** What is expected **
Read the records below and report each line in which "stage" occurs.

** Data records **

Background: an optimization exercise with open tools, aiming at small area and few clock cycles per item. Do not read the settings as production practice.
Only simulation tests tie the RTL to the original design; equivalence was not proved.
Power figures rest on the tool's default switching activity, not on a simulated workload.

File: flow/run.sh
#!/bin/bash
# synth_recipe.tcl (not shown) runs the flow's synth.tcl, then flattens the netlist and writes it again
# the make line also repeats each setting of config.mk as NAME=value (left out here)
make -C /OpenROAD-flow-scripts/flow DESIGN_CONFIG=/design/flow/config.mk WORK_HOME=/design/flow/orfs CLKGATE_MAP_FILE= SYNTH_SCRIPT=/design/flow/synth_recipe.tcl finish
File: flow/config.mk
export PLATFORM = sky130hd
export DESIGN_NAME = positional_list_engine
export DESIGN_NICKNAME = positional_list_engine
export VERILOG_FILES = /design/flow/design.v
export SDC_FILE = /design/flow/constraint.sdc
export NUM_CORES = 4
export LEC_CHECK = 0
export CAP_MARGIN = 20
export CORE_MARGIN = 2
export CORE_UTILIZATION = 55
export CTS_BUF_LIST = sky130_fd_sc_hd__clkbuf_8
export CTS_CLUSTER_SIZE = 30
export SLEW_MARGIN = 20
File: flow/constraint.sdc
create_clock -name core_clock -period 3.8 [get_ports {clk}]
set_input_delay 0.7600 -clock core_clock [delete_from_list [all_inputs] [get_ports {clk}]]
set_output_delay 0.7600 -clock core_clock [all_outputs]
set_load 0.01 [all_outputs]
File: flow/design.v
package ple_pkg;
  localparam int OP_W     = 3;
  localparam int KEY_W    = 32;
  localparam int POS_W    = 8;
  localparam int STATUS_W = 3;
  localparam int FOUND_W  = 4;
  localparam int LEN_W    = 5;
  localparam int IN_DATA_W  = 48;
  localparam int OUT_DATA_W = 16;
  localparam logic [OP_W-1:0] OP_INS_FIRST = 3'd0;
  localparam logic [OP_W-1:0] OP_INS_LAST  = 3'd1;
  localparam logic [OP_W-1:0] OP_INS_AT    = 3'd2;
  localparam logic [OP_W-1:0] OP_DEL_FIRST = 3'd3;
  localparam logic [OP_W-1:0] OP_DEL_LAST  = 3'd4;
  localparam logic [OP_W-1:0] OP_DEL_AT    = 3'd5;
  localparam logic [OP_W-1:0] OP_SEARCH    = 3'd6;
  localparam logic [STATUS_W-1:0] ST_OK       = 3'd0;
  localparam logic [STATUS_W-1:0] ST_BADPOS   = 3'd1;
  localparam logic [STATUS_W-1:0] ST_BEYOND   = 3'd2;
  localparam logic [STATUS_W-1:0] ST_EMPTY    = 3'd3;
  localparam logic [STATUS_W-1:0] ST_FULL     = 3'd4;
  localparam logic [STATUS_W-1:0] ST_NOTFOUND = 3'd5;
endpackage
module ple_cell #(
  parameter int DATA_WIDTH = 32
) (
  input  logic                  clk,
  input  logic                  shift,
  input  logic                  load,
  input  logic [DATA_WIDTH-1:0] key_word,
  input  logic [DATA_WIDTH-1:0] up_data,
  output logic [DATA_WIDTH-1:0] data,
  output logic                  match
);
  logic [DATA_WIDTH-1:0] data_r;
  logic                  hold;
  assign hold = !(shift || load);
  always_ff @(posedge clk) begin
    data_r <= ({DATA_WIDTH{hold}}  & data_r)
            | ({DATA_WIDTH{load}}  & key_word)
            | ({DATA_WIDTH{shift}} & up_data);
  end
  assign match = (data_r == key_word);
  assign data  = data_r;
endmodule
module positional_list_engine #(
  parameter int CAPACITY   = 16,
  parameter int DATA_WIDTH = 32
) (
  input  logic                            clk,
  input  logic                            rst_n,
  input  logic                            in_tvalid,
  output logic                            in_tready,
  input  logic [ple_pkg::IN_DATA_W-1:0]   in_tdata,
  output logic                            out_tvalid,
  input  logic                            out_tready,
  output logic [ple_pkg::OUT_DATA_W-1:0]  out_tdata
);
  logic [2:0]            in_op;
  logic [DATA_WIDTH-1:0] key_word;
  logic [7:0]            in_pos;
  assign in_op    = in_tdata[2:0];
  assign key_word = in_tdata[34:3];
  assign in_pos   = in_tdata[42:35];
  logic out_valid_r;
  logic in_acc;
  assign in_tready = !out_valid_r || out_tready;
  assign in_acc    = in_tvalid && in_tready;
  logic [4:0] count_r;
  logic [3:0] head_r;
  logic       full;
  logic       empty;
  assign full  = count_r[4];
  assign empty = (count_r == 5'd0);
  logic [2:0] dec_status;
  logic       dec_ins;
  logic       dec_del;
  logic       dec_search;
  logic [3:0] ins_idx;    
  logic [3:0] del_idx;    
  always_comb begin
    dec_status = ple_pkg::ST_OK;
    dec_ins    = 1'b0;
    dec_del    = 1'b0;
    dec_search = 1'b0;
    ins_idx    = 4'd0;
    del_idx    = 4'd0;
    case (in_op)
      ple_pkg::OP_INS_FIRST: begin
        if (full) dec_status = ple_pkg::ST_FULL;
        else      dec_ins    = 1'b1;
      end
      ple_pkg::OP_INS_LAST: begin
        ins_idx = count_r[3:0];
        if (full) dec_status = ple_pkg::ST_FULL;
        else      dec_ins    = 1'b1;
      end
      ple_pkg::OP_INS_AT: begin
        ins_idx = in_pos[3:0];
        if (in_pos[7])                    dec_status = ple_pkg::ST_BADPOS;
        else if (in_pos > {3'd0, count_r}) dec_status = ple_pkg::ST_BEYOND;
        else if (full)                    dec_status = ple_pkg::ST_FULL;
        else                              dec_ins    = 1'b1;
      end
      ple_pkg::OP_DEL_FIRST: begin
        if (empty) dec_status = ple_pkg::ST_EMPTY;
        else       dec_del    = 1'b1;
      end
      ple_pkg::OP_DEL_LAST: begin
        del_idx = count_r[3:0] - 4'd1;
        if (empty) dec_status = ple_pkg::ST_EMPTY;
        else       dec_del    = 1'b1;
      end
      ple_pkg::OP_DEL_AT: begin
        del_idx = in_pos[3:0];
        if (in_pos[7])                         dec_status = ple_pkg::ST_BADPOS;
        else if (in_pos == 8'd0 && empty)      dec_status = ple_pkg::ST_EMPTY;
        else if (in_pos >= {3'd0, count_r})    dec_status = ple_pkg::ST_BEYOND;
        else                                   dec_del    = 1'b1;
      end
      ple_pkg::OP_SEARCH: begin
        dec_search = 1'b1;
      end
      default: begin
      end
    endcase
  end
  logic [3:0] head_m1;
  logic [3:0] sh_start;
  logic [3:0] sh_end;
  logic       sh_wrap;
  assign head_m1  = head_r - 4'd1;
  assign sh_start = dec_ins ? head_m1 : head_r + del_idx;
  assign sh_end   = dec_ins ? head_m1 + ins_idx : head_r + count_r[3:0] - 4'd1;
  assign sh_wrap  = sh_end < sh_start;
  logic [CAPACITY-1:0] cell_shift;
  logic [CAPACITY-1:0] cell_load;
  always_comb begin
    for (int a = 0; a < CAPACITY; a++) begin
      logic ge_start;
      logic lt_end;
      ge_start = (4'(a) >= sh_start);
      lt_end   = (4'(a) < sh_end);
      cell_shift[a] = in_acc && (dec_ins || dec_del)
                      && (sh_wrap ? (ge_start || lt_end) : (ge_start && lt_end));
      cell_load[a]  = in_acc && dec_ins && (4'(a) == sh_end);
    end
  end
  logic [DATA_WIDTH-1:0] cell_data [CAPACITY];
  logic [CAPACITY-1:0]   cell_match;
  for (genvar g = 0; g < CAPACITY; g++) begin : g_cell
    ple_cell #(
      .DATA_WIDTH (DATA_WIDTH)
    ) u_cell (
      .clk      (clk),
      .shift    (cell_shift[g]),
      .load     (cell_load[g]),
      .key_word (key_word),
      .up_data  (cell_data[(g + 1) % CAPACITY]),
      .data     (cell_data[g]),
      .match    (cell_match[g])
    );
  end
  logic [4:0] count_nxt;
  always_comb begin
    count_nxt = count_r;
    if (in_acc && dec_ins)      count_nxt = count_r + 5'd1;
    else if (in_acc && dec_del) count_nxt = count_r - 5'd1;
  end
  always_ff @(posedge clk) begin
    if (!rst_n) begin
      count_r <= 5'd0;
      head_r  <= 4'd0;
    end else begin
      count_r <= count_nxt;
      if (in_acc && dec_ins) head_r <= head_m1;
    end
  end
  logic [CAPACITY-1:0] match_hi;
  logic                any_hi;
  logic                any_m;
  logic [3:0]          first_hi;
  logic [3:0]          first_all;
  logic [3:0]          hit_cell;
  logic [3:0]          hit_idx;
  logic                hit;
  always_comb begin
    for (int a = 0; a < CAPACITY; a++) begin
      match_hi[a] = cell_match[a] && (4'(a) >= head_r);
    end
    first_hi  = 4'd0;
    first_all = 4'd0;
    for (int a = CAPACITY - 1; a >= 0; a--) begin
      if (match_hi[a])   first_hi  = 4'(a);
      if (cell_match[a]) first_all = 4'(a);
    end
    any_hi   = |match_hi;
    any_m    = |cell_match;
    hit_cell = any_hi ? first_hi : first_all;
    hit_idx  = hit_cell - head_r;
    hit      = any_m && ({1'b0, hit_idx} < count_r);
  end
  logic [2:0] out_status_r;
  logic [3:0] out_found_r;
  logic [4:0] out_len_r;
  always_ff @(posedge clk) begin
    if (!rst_n) begin
      out_valid_r <= 1'b0;
    end else if (in_tready) begin
      out_valid_r <= in_tvalid;
    end
  end
  always_ff @(posedge clk) begin
    if (in_acc) begin
      if (dec_search) begin
        out_status_r <= hit ? ple_pkg::ST_OK : ple_pkg::ST_NOTFOUND;
        out_found_r  <= hit ? hit_idx : 4'd0;
      end else begin
        out_status_r <= dec_status;
        out_found_r  <= 4'd0;
      end
      out_len_r <= count_nxt;
    end
  end
  assign out_tvalid = out_valid_r;
  assign out_tdata  = {4'd0, out_len_r, out_found_r, out_status_r};
endmodule
==> results of run 1 <==
stage by stage:
step / util, % / area [um2]
global placement: 73.93 / 39700
detailed placement: 73.93 / 39700
CTS: 78.75 / 42290
finish: 79.47 / 42680
floorplan: - / 31140
global route: 79.47 / 42680
cell families after synthesis:
family	count (synthesis)	synth area share, %
AO/OA/AOI/OAI	882	25.08
AND/OR/NAND/NOR	856	15.90
XOR/XNOR	538	15.85
flip-flops	534	36.26
buffers and inverters	361	5.082
adder cells (fa/ha/maj)	40	1.742
multiplexers	2	0.07553
other	1	0.01258
Yosys cell counts (32+ instances only):
master	instances	area share [%]
a21o_1	134	3.4
nor2_1	63	0.79
buf_1	44	0.55
or4b_1	32	1.1
buf_2	47	0.79
dfxtp_1	522	35
and2_1	206	4.3
nand2_1	225	2.8
nand4_1	94	2.0
nor4_1	72	1.5
a21oi_1	35	0.59
nand3_1	53	0.89
clkbuf_1	220	2.8
a22o_1	192	5.6
xor2_1	204	6.0
xnor2_1	333	9.8
o31ai_1	36	0.91
a221o_1	288	9.7
a22oi_1	68	1.7
final cells by class:
class                           instances  area (um2)  share of cell area (%)
Clock inverter                         46       234.0                  0.5482
Multi-Input combinational cell       2326       18670                   43.73
Inverter                               33       123.9                  0.2902
Clock buffer                          113        1555                   3.644
Sequential cell                       534       10820                   25.35
Antenna cell                            1       2.502                0.005863
Timing Repair Buffer                 1182       10410                   24.39
Tap cell                              696       870.8                   2.040
metal layers:
layer	routed length [um]	vias up	part of all wire [%]
met3	14280	578	11
met5	12	-	0.0092
li1	-	13821	-
met1	49100	15350	37
met4	10210	2	7.8
met2	57420	2021	44
worst min-delay path, cell delays in order:
cell,delay [ns]
buf_6,0.12
nand2_1,0.06
nand3_1,0.07
how the worst max path moves through the flow:
stage | to | slack (ns) | cells after the start
after floorplan | g_cell[12].u_cell.data_r[10] | -0.79 | 17
after global placement | out_found_r[3] | -2.07 | 24
after detailed placement | out_found_r[3] | -2.06 | 24
after CTS | out_found_r[3] | -0.78 | 22
after global routing | out_found_r[3] | -0.95 | 24
final | out_found_r[3] | -0.78 | 24
power breakdown:
part	internal, mW	switching [mW]	total (mW)
Combinational	8.19	7.49	15.7
Sequential	7.87	1.59	9.47
Clock	2.74	2.51	5.25
timing repair:
action                     CTS  global route
setup endpoints to repair  518           518
buffers inserted            23             5
pin swaps                   42            61
gates cloned                 7             2
gates resized for setup    112            67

** Written solution **
stage by stage:
stage | to | slack (ns) | cells after the start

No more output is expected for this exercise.